FETÖ’yü ilk O fark etmişti

A -
A +
Bundan tam 4 yıl önce Enver Ağabey'imiz şubat ayında aramızdan ayrıldı. Vefatının dördüncü yılında onu çok özlediğimizi belirtmeliyim. Ben şahsen onu geç tanıyıp erken kaybedenlerdenim. Kendilerini 1999 yılında tanıdım. 13 yıllık bir yol arkadaşlığı yaptık. Hayatımda beni en çok etkileyen ve âdeta yaşam biçimimi tekrar-tekrar gözden geçirmeme sebep olan bir ağabey. Sürekli olarak kendisinden bir şeyler öğrenmek için didindim.

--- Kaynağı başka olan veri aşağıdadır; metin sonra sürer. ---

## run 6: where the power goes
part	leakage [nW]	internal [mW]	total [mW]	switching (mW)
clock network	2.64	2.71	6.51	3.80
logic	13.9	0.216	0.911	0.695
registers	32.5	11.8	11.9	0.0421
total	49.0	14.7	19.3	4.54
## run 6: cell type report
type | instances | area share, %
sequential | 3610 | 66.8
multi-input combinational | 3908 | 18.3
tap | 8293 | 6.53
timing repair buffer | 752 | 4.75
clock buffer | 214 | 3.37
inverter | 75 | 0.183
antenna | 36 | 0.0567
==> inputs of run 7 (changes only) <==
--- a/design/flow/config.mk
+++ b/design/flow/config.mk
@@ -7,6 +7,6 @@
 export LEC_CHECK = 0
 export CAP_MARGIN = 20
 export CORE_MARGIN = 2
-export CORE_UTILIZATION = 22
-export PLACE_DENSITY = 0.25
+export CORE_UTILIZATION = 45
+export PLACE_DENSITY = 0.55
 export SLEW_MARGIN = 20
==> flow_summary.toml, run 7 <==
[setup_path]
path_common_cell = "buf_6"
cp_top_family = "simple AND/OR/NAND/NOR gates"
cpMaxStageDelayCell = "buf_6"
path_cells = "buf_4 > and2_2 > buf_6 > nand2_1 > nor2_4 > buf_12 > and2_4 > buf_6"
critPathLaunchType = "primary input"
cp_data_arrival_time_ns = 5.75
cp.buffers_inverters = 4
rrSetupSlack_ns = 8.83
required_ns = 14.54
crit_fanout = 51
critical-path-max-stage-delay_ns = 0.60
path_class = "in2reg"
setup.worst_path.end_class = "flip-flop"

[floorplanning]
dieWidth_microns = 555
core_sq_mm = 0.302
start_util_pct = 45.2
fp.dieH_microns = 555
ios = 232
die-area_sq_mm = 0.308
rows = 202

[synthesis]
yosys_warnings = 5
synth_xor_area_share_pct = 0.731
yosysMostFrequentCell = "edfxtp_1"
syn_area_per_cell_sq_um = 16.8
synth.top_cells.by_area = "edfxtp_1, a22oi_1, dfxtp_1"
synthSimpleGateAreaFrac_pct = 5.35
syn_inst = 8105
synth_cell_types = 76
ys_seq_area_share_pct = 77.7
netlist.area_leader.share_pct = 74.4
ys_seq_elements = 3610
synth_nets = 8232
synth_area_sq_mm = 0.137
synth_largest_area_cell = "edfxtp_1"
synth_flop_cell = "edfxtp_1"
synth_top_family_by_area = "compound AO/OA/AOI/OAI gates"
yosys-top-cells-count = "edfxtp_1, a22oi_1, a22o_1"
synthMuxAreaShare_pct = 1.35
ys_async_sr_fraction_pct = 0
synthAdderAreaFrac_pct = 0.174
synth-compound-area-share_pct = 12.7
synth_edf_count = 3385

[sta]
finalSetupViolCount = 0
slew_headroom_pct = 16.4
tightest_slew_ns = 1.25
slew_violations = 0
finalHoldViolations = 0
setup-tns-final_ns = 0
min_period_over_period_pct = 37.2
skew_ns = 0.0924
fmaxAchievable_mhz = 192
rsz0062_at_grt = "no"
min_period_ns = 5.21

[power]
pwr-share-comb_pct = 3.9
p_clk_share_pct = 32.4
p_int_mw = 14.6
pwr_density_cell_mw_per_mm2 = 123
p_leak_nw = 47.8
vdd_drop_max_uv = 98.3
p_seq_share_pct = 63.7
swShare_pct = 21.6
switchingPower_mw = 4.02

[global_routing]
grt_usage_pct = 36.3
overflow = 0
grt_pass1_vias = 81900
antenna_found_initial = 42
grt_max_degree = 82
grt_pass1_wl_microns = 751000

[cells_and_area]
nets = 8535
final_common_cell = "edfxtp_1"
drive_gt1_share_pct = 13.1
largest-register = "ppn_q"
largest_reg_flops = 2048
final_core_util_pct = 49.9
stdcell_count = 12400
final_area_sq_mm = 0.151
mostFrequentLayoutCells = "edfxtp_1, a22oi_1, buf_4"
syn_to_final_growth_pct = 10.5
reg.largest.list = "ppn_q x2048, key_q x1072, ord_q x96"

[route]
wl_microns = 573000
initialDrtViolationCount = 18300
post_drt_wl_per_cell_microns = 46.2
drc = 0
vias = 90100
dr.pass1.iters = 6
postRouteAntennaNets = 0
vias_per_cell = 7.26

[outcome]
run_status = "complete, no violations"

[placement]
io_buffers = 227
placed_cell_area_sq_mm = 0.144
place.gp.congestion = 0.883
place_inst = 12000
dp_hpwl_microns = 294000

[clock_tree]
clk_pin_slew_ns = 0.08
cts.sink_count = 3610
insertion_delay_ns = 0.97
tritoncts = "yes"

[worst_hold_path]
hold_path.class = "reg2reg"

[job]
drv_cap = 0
Background: an optimization exercise with open tools, aiming at small area. Do not read the settings as production practice.
For this run, only the layout was checked, not whether the RTL still works.
Power is estimated from default activity; no workload was simulated.

--- design.v ---
module acio_core (
    input             clk,
    input             rst,             
    input             cmd_valid,
    output            cmd_ready,
    input      [31:0] cmd_word,
    input      [31:0] cmd_data,
    output reg        resp_valid,
    output reg [7:0]  resp_code,
    output reg [31:0] resp_rdata,
    input             ch_present,
    input      [15:0] ch_avail,
    input      [7:0]  ch_rdata,
    output            ch_rd,
    output            ch_open,
    output     [31:0] ch_baud,
    output            ch_close,
    output            ch_discard,
    output            ch_wr,
    output     [7:0]  ch_wdata,
    output            ch_flush,
    input             ch_flush_done,
    output            ring_wr,
    input      [31:0] now
);
    localparam PAYLOAD_CAP = 32;
    localparam MIN_FRAME   = 6;
    localparam MAX_LEN     = MIN_FRAME + PAYLOAD_CAP;
    localparam SYNC_N      = 10;
    localparam NBAUD_MAX   = 8;
    localparam [7:0] C_OK          = 8'h00;
    localparam [7:0] C_FRAME_READY = 8'h01;
    localparam [7:0] C_PENDING     = 8'h02;
    localparam [7:0] C_CSUM_FAIL   = 8'h03;
    localparam [7:0] C_BUS_DOWN    = 8'h04;
    localparam [7:0] C_BUS_RESET   = 8'h05;
    localparam [7:0] C_NO_ACTIVITY = 8'h06;
    localparam [7:0] C_CH_UNAVAIL  = 8'h07;
    localparam [7:0] C_CONFIG_ERR  = 8'h08;
    localparam [7:0] C_AD_EXHAUST  = 8'h09;
    localparam [7:0] C_LENGTH_ERR  = 8'h0A;
    localparam [7:0] C_ILLEGAL     = 8'h0B;
    localparam [7:0] C_BAD_CSR     = 8'h0C;
    localparam [4:0] S_IDLE      = 5'd0,
                     S_RESP      = 5'd1,
                     S_RESET     = 5'd2,
                     S_B_CHECK   = 5'd3,
                     S_BB_CLOSE  = 5'd4,
                     S_BB_OPEN   = 5'd5,
                     S_BB_DISC   = 5'd6,
                     S_B_FINISH  = 5'd7,
                     S_AD_CHECK  = 5'd8,
                     S_AD_CLOSE  = 5'd9,
                     S_AD_OPEN   = 5'd10,
                     S_AD_DISC   = 5'd11,
                     S_AD_WAIT   = 5'd12,
                     S_AD_READ   = 5'd13,
                     S_AD_EVAL   = 5'd14,
                     S_AD_EXH    = 5'd15,
                     S_POLL      = 5'd16,
                     S_ASM       = 5'd17,
                     S_COMPLETE  = 5'd18,
                     S_REC_CLOSE = 5'd19,
                     S_SEND      = 5'd20,
                     S_TX        = 5'd21,
                     S_TX_ESC    = 5'd22,
                     S_FLUSH     = 5'd23,
                     S_FLUSH_W   = 5'd24,
                     S_CSR       = 5'd25;
    reg [4:0]  state;
    reg [31:0] cmd_r;
    reg [31:0] data_r;
    reg        begin_auto;    
    reg        nested;        
    reg        st_ready, st_fatal, st_chopen;
    reg        codec_esc;
    reg [7:0]  codec_sync;
    reg [7:0]  fa_pos;
    reg [7:0]  w_pre, w_node, w_cmd, w_fid, w_len, w_csum;
    reg [7:0]  w_pay [0:PAYLOAD_CAP-1];
    reg [31:0] ad_attempts;
    reg [2:0]  ad_idx;
    reg [3:0]  ad_cnt;
    reg        ad_allsync;
    reg        cfg_mode, cfg_no_restart, cfg_ring_en;
    reg [31:0] quiet_timeout;
    reg [31:0] cur_baud;
    reg [31:0] last_act;
    reg [3:0]  baud_count;
    reg [2:0]  baud_index;
    reg [31:0] ad_max;
    reg [31:0] baud_list [0:NBAUD_MAX-1];
    reg [7:0]  rx_pre, rx_node, rx_cmd, rx_fid, rx_len, rx_csum;
    reg [7:0]  rx_pay [0:PAYLOAD_CAP-1];
    reg [7:0]  tx_node, tx_cmd, tx_fid, tx_len;
    reg [7:0]  tx_pay [0:PAYLOAD_CAP-1];
    reg [7:0]  tx_k;         
    reg [7:0]  tx_sum;       
    integer i;
    wire [7:0]  op   = cmd_word[7:0];
    wire        fmtN = (cmd_word[31:8] == 24'd0);
    wire        fmtF = (cmd_word[31:9] == 23'd0);
    wire        fmtA = (cmd_word[15:8] == 8'd0);
    wire [15:0] addr = cmd_r[31:16];
    wire [4:0]  pay_sel  = addr[4:0];     
    wire [2:0]  baud_sel = addr[2:0];     
    assign cmd_ready = (state == S_IDLE);
    reg        csr_mapped;
    reg        csr_ro;
    reg [31:0] csr_value;
    always @(*) begin
        csr_mapped = 1'b1;
        csr_ro     = 1'b0;
        csr_value  = 32'd0;
        if (addr >= 16'h0100 && addr < 16'h0100 + PAYLOAD_CAP) begin
            csr_ro    = 1'b1;
            csr_value = {24'd0, rx_pay[pay_sel]};
        end else if (addr >= 16'h0200 && addr < 16'h0200 + PAYLOAD_CAP) begin
            csr_value = {24'd0, tx_pay[pay_sel]};
        end else if (addr >= 16'h0010 && addr < 16'h0010 + NBAUD_MAX) begin
            csr_value = baud_list[baud_sel];
        end else begin
            case (addr)
                16'h0000: begin
                    csr_ro    = 1'b1;
                    csr_value = {8'd0, codec_sync, fa_pos, 4'd0,
                                 codec_esc, st_chopen, st_fatal, st_ready};
                end
                16'h0001: csr_value = {29'd0, cfg_ring_en, cfg_no_restart, cfg_mode};
                16'h0002: csr_value = quiet_timeout;
                16'h0003: begin csr_ro = 1'b1; csr_value = cur_baud; end
                16'h0004: begin csr_ro = 1'b1; csr_value = last_act; end
                16'h0005: csr_value = {28'd0, baud_count};
                16'h0006: begin csr_ro = 1'b1; csr_value = {29'd0, baud_index}; end
                16'h0007: csr_value = ad_max;
                16'h0020: begin csr_ro = 1'b1; csr_value = {rx_fid, rx_cmd, rx_node, rx_pre}; end
                16'h0021: begin csr_ro = 1'b1; csr_value = {16'd0, rx_csum, rx_len}; end
                16'h0030: csr_value = {tx_fid, tx_cmd, tx_node, 8'hAA};
                16'h0031: csr_value = {24'd0, tx_len};
                default:  csr_mapped = 1'b0;
            endcase
        end
    end
    reg [7:0] rx_sum;
    always @(*) begin
        rx_sum = w_pre + w_node + w_cmd + w_fid + w_len;
        for (i = 0; i < PAYLOAD_CAP; i = i + 1)
            rx_sum = rx_sum + w_pay[i];
    end
    reg [7:0] tx_frame_sum;
    always @(*) begin
        tx_frame_sum = 8'hAA + tx_node + tx_cmd + tx_fid + tx_len;
        for (i = 0; i < PAYLOAD_CAP; i = i + 1)
            if (i + MIN_FRAME < tx_len)
                tx_frame_sum = tx_frame_sum + tx_pay[i];
    end
    wire       rd_now    = (state == S_ASM) && (ch_avail != 16'd0);
    wire       raw_esc   = !codec_esc && (ch_rdata == 8'hFF);
    wire       raw_aa    = !codec_esc && (ch_rdata == 8'hAA);
    wire [7:0] logical   = codec_esc ? ~ch_rdata : ch_rdata;
    wire [7:0] w_pidx    = fa_pos - 8'd5;
    wire [7:0] sync_inc  = (codec_sync == 8'hFF) ? 8'hFF : codec_sync + 8'd1;
    assign ring_wr = rd_now && raw_aa && (codec_sync == 8'd0) && cfg_ring_en;
    reg [7:0] tx_byte;
    wire [7:0] tx_pidx = tx_k - 8'd5;
    always @(*) begin
        case (tx_k)
            8'd0: tx_byte = 8'hAA;
            8'd1: tx_byte = tx_node;
            8'd2: tx_byte = tx_cmd;
            8'd3: tx_byte = tx_fid;
            8'd4: tx_byte = tx_len;
            default: begin
                if (tx_k == tx_len - 8'd1)
                    tx_byte = tx_sum;
                else
                    tx_byte = tx_pay[tx_pidx[4:0]];
            end
        endcase
    end
    wire tx_needs_esc = (tx_k != 8'd0) && (tx_byte == 8'hAA || tx_byte == 8'hFF);
    assign ch_rd      = rd_now || (state == S_AD_READ);
    assign ch_open    = (state == S_BB_OPEN) || (state == S_AD_OPEN);
    assign ch_baud    = (state == S_AD_OPEN) ? baud_list[ad_idx] : data_r;
    assign ch_close   = (state == S_RESET) || (state == S_BB_CLOSE) ||
                        (state == S_AD_CLOSE) || (state == S_AD_EXH) ||
                        (state == S_REC_CLOSE);
    assign ch_discard = (state == S_BB_DISC) || (state == S_AD_DISC);
    assign ch_wr      = (state == S_TX) || (state == S_TX_ESC);
    assign ch_wdata   = (state == S_TX_ESC) ? ~tx_byte :
                        tx_needs_esc ? 8'hFF : tx_byte;
    assign ch_flush   = (state == S_FLUSH);
    task respond(input [7:0] code, input [31:0] rdata);
        begin
            resp_code  <= code;
            resp_rdata <= rdata;
            state      <= S_RESP;
        end
    endtask
    task fa_clear;
        begin
            fa_pos <= 8'd0;
            w_pre  <= 8'd0;
            w_node <= 8'd0;
            w_cmd  <= 8'd0;
            w_fid  <= 8'd0;
            w_len  <= 8'd0;
            w_csum <= 8'd0;
            for (i = 0; i < PAYLOAD_CAP; i = i + 1)
                w_pay[i] <= 8'd0;
        end
    endtask
    always @(posedge clk) begin
        resp_valid <= 1'b0;
        if (rst) begin
            state          <= S_IDLE;
            cmd_r          <= 32'd0;
            data_r         <= 32'd0;
            begin_auto     <= 1'b0;
            nested         <= 1'b0;
            resp_code      <= 8'd0;
            resp_rdata     <= 32'd0;
            st_ready       <= 1'b0;
            st_fatal       <= 1'b0;
            st_chopen      <= 1'b0;
            codec_esc      <= 1'b0;
            codec_sync     <= 8'd0;
            ad_attempts    <= 32'd0;
            ad_idx         <= 3'd0;
            ad_cnt         <= 4'd0;
            ad_allsync     <= 1'b0;
            cfg_mode       <= 1'b0;
            cfg_no_restart <= 1'b0;
            cfg_ring_en    <= 1'b1;
            quiet_timeout  <= 32'd50000;
            cur_baud       <= 32'd0;
            last_act       <= 32'd0;
            baud_count     <= 4'd0;
            baud_index     <= 3'd0;
            ad_max         <= 32'd0;
            for (i = 0; i < NBAUD_MAX; i = i + 1)
                baud_list[i] <= 32'd0;
            rx_pre  <= 8'd0;
            rx_node <= 8'd0;
            rx_cmd  <= 8'd0;
            rx_fid  <= 8'd0;
            rx_len  <= 8'd0;
            rx_csum <= 8'd0;
            for (i = 0; i < PAYLOAD_CAP; i = i + 1) begin
                rx_pay[i] <= 8'd0;
                tx_pay[i] <= 8'd0;
            end
            tx_node <= 8'd0;
            tx_cmd  <= 8'd0;
            tx_fid  <= 8'd0;
            tx_len  <= 8'd0;
            tx_k    <= 8'd0;
            tx_sum  <= 8'd0;
            fa_clear;
        end else begin
            case (state)
            S_IDLE: begin
                if (cmd_valid) begin
                    cmd_r  <= cmd_word;
                    data_r <= cmd_data;
                    nested <= 1'b0;
                    case (op)
                        8'h01: if (fmtN) begin begin_auto <= 1'b1; state <= S_B_CHECK; end
                               else respond(C_ILLEGAL, 32'd0);
                        8'h02: if (fmtN) begin begin_auto <= 1'b0; state <= S_B_CHECK; end
                               else respond(C_ILLEGAL, 32'd0);
                        8'h03: if (fmtN) state <= S_POLL;
                               else respond(C_ILLEGAL, 32'd0);
                        8'h04: if (fmtN) state <= S_RESET;
                               else respond(C_ILLEGAL, 32'd0);
                        8'h05: if (fmtF) begin
                                   cfg_no_restart <= cmd_word[8];
                                   respond(C_OK, 32'd0);
                               end else respond(C_ILLEGAL, 32'd0);
                        8'h06: if (fmtN) state <= S_SEND;
                               else respond(C_ILLEGAL, 32'd0);
                        8'h07, 8'h08: if (fmtA) state <= S_CSR;
                               else respond(C_ILLEGAL, 32'd0);
                        default: respond(C_ILLEGAL, 32'd0);
                    endcase
                end
            end
            S_RESP: begin
                resp_valid <= 1'b1;
                state      <= S_IDLE;
            end
            S_CSR: begin
                if (!csr_mapped) begin
                    respond(C_BAD_CSR, 32'd0);
                end else if (cmd_r[7:0] == 8'h07) begin
                    respond(C_OK, csr_value);
                end else if (csr_ro) begin
                    respond(C_BAD_CSR, 32'd0);
                end else if (addr == 16'h0005 && data_r[3:0] > NBAUD_MAX) begin
                    respond(C_BAD_CSR, 32'd0);
                end else begin
                    if (addr >= 16'h0200 && addr < 16'h0200 + PAYLOAD_CAP)
                        tx_pay[pay_sel] <= data_r[7:0];
                    else if (addr >= 16'h0010 && addr < 16'h0010 + NBAUD_MAX)
                        baud_list[baud_sel] <= data_r;
                    else begin
                        case (addr)
                            16'h0001: begin
                                cfg_mode       <= data_r[0];
                                cfg_no_restart <= data_r[1];
                                cfg_ring_en    <= data_r[2];
                            end
                            16'h0002: quiet_timeout <= data_r;
                            16'h0005: baud_count    <= data_r[3:0];
                            16'h0007: ad_max        <= data_r;
                            16'h0030: begin
                                tx_node <= data_r[15:8];
                                tx_cmd  <= data_r[23:16];
                                tx_fid  <= data_r[31:24];
                            end
                            16'h0031: tx_len <= data_r[7:0];
                            default: ;
                        endcase
                    end
                    respond(C_OK, 32'd0);
                end
            end
            S_RESET: begin
                st_chopen <= 1'b0;
                st_ready  <= 1'b0;
                respond(C_OK, 32'd0);
            end
            S_B_CHECK: begin
                if (st_fatal) begin
                    respond(nested ? C_BUS_DOWN : C_CH_UNAVAIL, 32'd0);
                end else if (!ch_present) begin
                    st_fatal <= 1'b1;
                    st_ready <= 1'b0;
                    respond(nested ? C_BUS_DOWN : C_CH_UNAVAIL, 32'd0);
                end else if (begin_auto && baud_count == 4'd0) begin
                    respond(nested ? C_BUS_DOWN : C_CONFIG_ERR, 32'd0);
                end else begin
                    st_ready <= 1'b0;
                    if (begin_auto) begin
                        ad_idx      <= 3'd0;
                        ad_attempts <= 32'd0;
                        state       <= S_AD_CHECK;
                    end else begin
                        state <= S_BB_CLOSE;
                    end
                end
            end
            S_BB_CLOSE: begin
                st_chopen <= 1'b0;
                state     <= S_BB_OPEN;
            end
            S_BB_OPEN: begin
                st_chopen <= 1'b1;
                state     <= S_BB_DISC;
            end
            S_BB_DISC: begin
                cur_baud <= data_r;
                state    <= S_B_FINISH;
            end
            S_B_FINISH: begin
                codec_esc  <= 1'b0;
                codec_sync <= 8'd0;
                fa_clear;
                last_act   <= now;
                st_ready   <= 1'b1;
                respond(nested ? C_BUS_RESET : C_OK, 32'd0);
            end
            S_AD_CHECK: begin
                if (ad_max != 32'd0 && ad_attempts == ad_max) begin
                    state <= S_AD_EXH;
                end else begin
                    ad_attempts <= ad_attempts + 32'd1;
                    baud_index  <= ad_idx;
                    state       <= S_AD_CLOSE;
                end
            end
            S_AD_CLOSE: begin
                st_chopen <= 1'b0;
                state     <= S_AD_OPEN;
            end
            S_AD_OPEN: begin
                st_chopen <= 1'b1;
                state     <= S_AD_DISC;
            end
            S_AD_DISC: begin
                ad_cnt     <= 4'd0;
                ad_allsync <= 1'b1;
                state      <= S_AD_WAIT;
            end
            S_AD_WAIT: begin
                if (ch_avail >= SYNC_N)
                    state <= S_AD_READ;
            end
            S_AD_READ: begin
                if (ch_rdata != 8'hAA)
                    ad_allsync <= 1'b0;
                ad_cnt <= ad_cnt + 4'd1;
                if (ad_cnt == SYNC_N - 1)
                    state <= S_AD_EVAL;
            end
            S_AD_EVAL: begin
                if (ad_allsync) begin
                    cur_baud <= baud_list[ad_idx];
                    state    <= S_B_FINISH;
                end else begin
                    if ({1'b0, ad_idx} + 4'd1 == baud_count)
                        ad_idx <= 3'd0;
                    else
                        ad_idx <= ad_idx + 3'd1;
                    state <= S_AD_CHECK;
                end
            end
            S_AD_EXH: begin
                st_chopen <= 1'b0;
                respond(nested ? C_BUS_DOWN : C_AD_EXHAUST, 32'd0);
            end
            S_POLL: begin
                if (!st_ready) begin
                    respond(C_BUS_DOWN, 32'd0);
                end else if (ch_avail >= MIN_FRAME) begin
                    last_act <= now;
                    state    <= S_ASM;
                end else if ((now - last_act) > quiet_timeout) begin
                    state <= S_REC_CLOSE;
                end else begin
                    respond(C_NO_ACTIVITY, 32'd0);
                end
            end
            S_ASM: begin
                if (ch_avail == 16'd0) begin
                    if (!codec_esc)
                        respond(C_PENDING, 32'd0);
                end else if (raw_esc) begin
                    codec_esc  <= 1'b1;
                    codec_sync <= sync_inc;
                end else begin
                    codec_esc  <= 1'b0;
                    codec_sync <= raw_aa ? 8'd0 : sync_inc;
                    if (fa_pos == 8'd0) begin
                        if (logical != 8'hAA) begin
                            respond(C_PENDING, 32'd0);
                        end else begin
                            w_pre  <= logical;
                            fa_pos <= 8'd1;
                        end
                    end else if (fa_pos == 8'd1) begin
                        w_node <= logical;
                        fa_pos <= 8'd2;
                    end else if (fa_pos == 8'd2) begin
                        w_cmd  <= logical;
                        fa_pos <= 8'd3;
                    end else if (fa_pos == 8'd3) begin
                        w_fid  <= logical;
                        fa_pos <= 8'd4;
                    end else if (fa_pos == 8'd4) begin
                        if (logical < MIN_FRAME || logical > MAX_LEN) begin
                            fa_clear;
                            respond(C_PENDING, 32'd0);
                        end else begin
                            w_len  <= logical;
                            fa_pos <= 8'd5;
                        end
                    end else if (fa_pos < w_len - 8'd1) begin
                        w_pay[w_pidx[4:0]] <= logical;
                        fa_pos <= fa_pos + 8'd1;
                    end else begin
                        w_csum <= logical;
                        fa_pos <= w_len;
                        state  <= S_COMPLETE;
                    end
                end
            end
            S_COMPLETE: begin
                if (rx_sum == w_csum) begin
                    rx_pre  <= w_pre;
                    rx_node <= w_node;
                    rx_cmd  <= w_cmd;
                    rx_fid  <= w_fid;
                    rx_len  <= w_len;
                    rx_csum <= w_csum;
                    for (i = 0; i < PAYLOAD_CAP; i = i + 1)
                        rx_pay[i] <= w_pay[i];
                    respond(C_FRAME_READY, 32'd0);
                end else begin
                    respond(C_CSUM_FAIL, 32'd0);
                end
                fa_clear;
            end
            S_REC_CLOSE: begin
                st_chopen <= 1'b0;
                st_ready  <= 1'b0;
                if (cfg_no_restart) begin
                    respond(C_BUS_DOWN, 32'd0);
                end else begin
                    nested     <= 1'b1;
                    begin_auto <= 1'b1;
                    state      <= S_B_CHECK;
                end
            end
            S_SEND: begin
                if (!st_ready) begin
                    respond(C_BUS_DOWN, 32'd0);
                end else if (tx_len < MIN_FRAME || tx_len > MAX_LEN) begin
                    respond(C_LENGTH_ERR, 32'd0);
                end else begin
                    tx_sum <= tx_frame_sum;
                    tx_k   <= 8'd0;
                    state  <= S_TX;
                end
            end
            S_TX: begin
                if (tx_needs_esc) begin
                    state <= S_TX_ESC;
                end else if (tx_k == tx_len - 8'd1) begin
                    state <= S_FLUSH;
                end else begin
                    tx_k <= tx_k + 8'd1;
                end
            end
            S_TX_ESC: begin
                if (tx_k == tx_len - 8'd1) begin
                    state <= S_FLUSH;
                end else begin
                    tx_k  <= tx_k + 8'd1;
                    state <= S_TX;
                end
            end
            S_FLUSH: begin
                state <= S_FLUSH_W;
            end
            S_FLUSH_W: begin
                if (ch_flush_done)
                    respond(C_OK, 32'd0);
            end
            default: state <= S_IDLE;
            endcase
        end
    end
endmodule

Enver abi; Allah’a, Peygambere, ülkesine ve hocasına âşıktı. Arkadaşlarına; dostlarına, insanlara Allah’ın emir ve yasaklarına riayet ve onun kullarına hizmeti emreden âyet-i kerimeyi hatırlatmak için enerjisini, parasını, pulunu, zamanını ve hayatını ortaya koyan iyi bir insan ve iyi bir Müslümandı. Bu ülkenin millî ve manevî değerlerini yaşatmak; İslam inancını ve peygamber sevgisini yaymak için hayatını ortaya koymuştu. Kurduğu eserler bugünde aynı misyonu taşıyor ve aynı amaca hizmet ediyor.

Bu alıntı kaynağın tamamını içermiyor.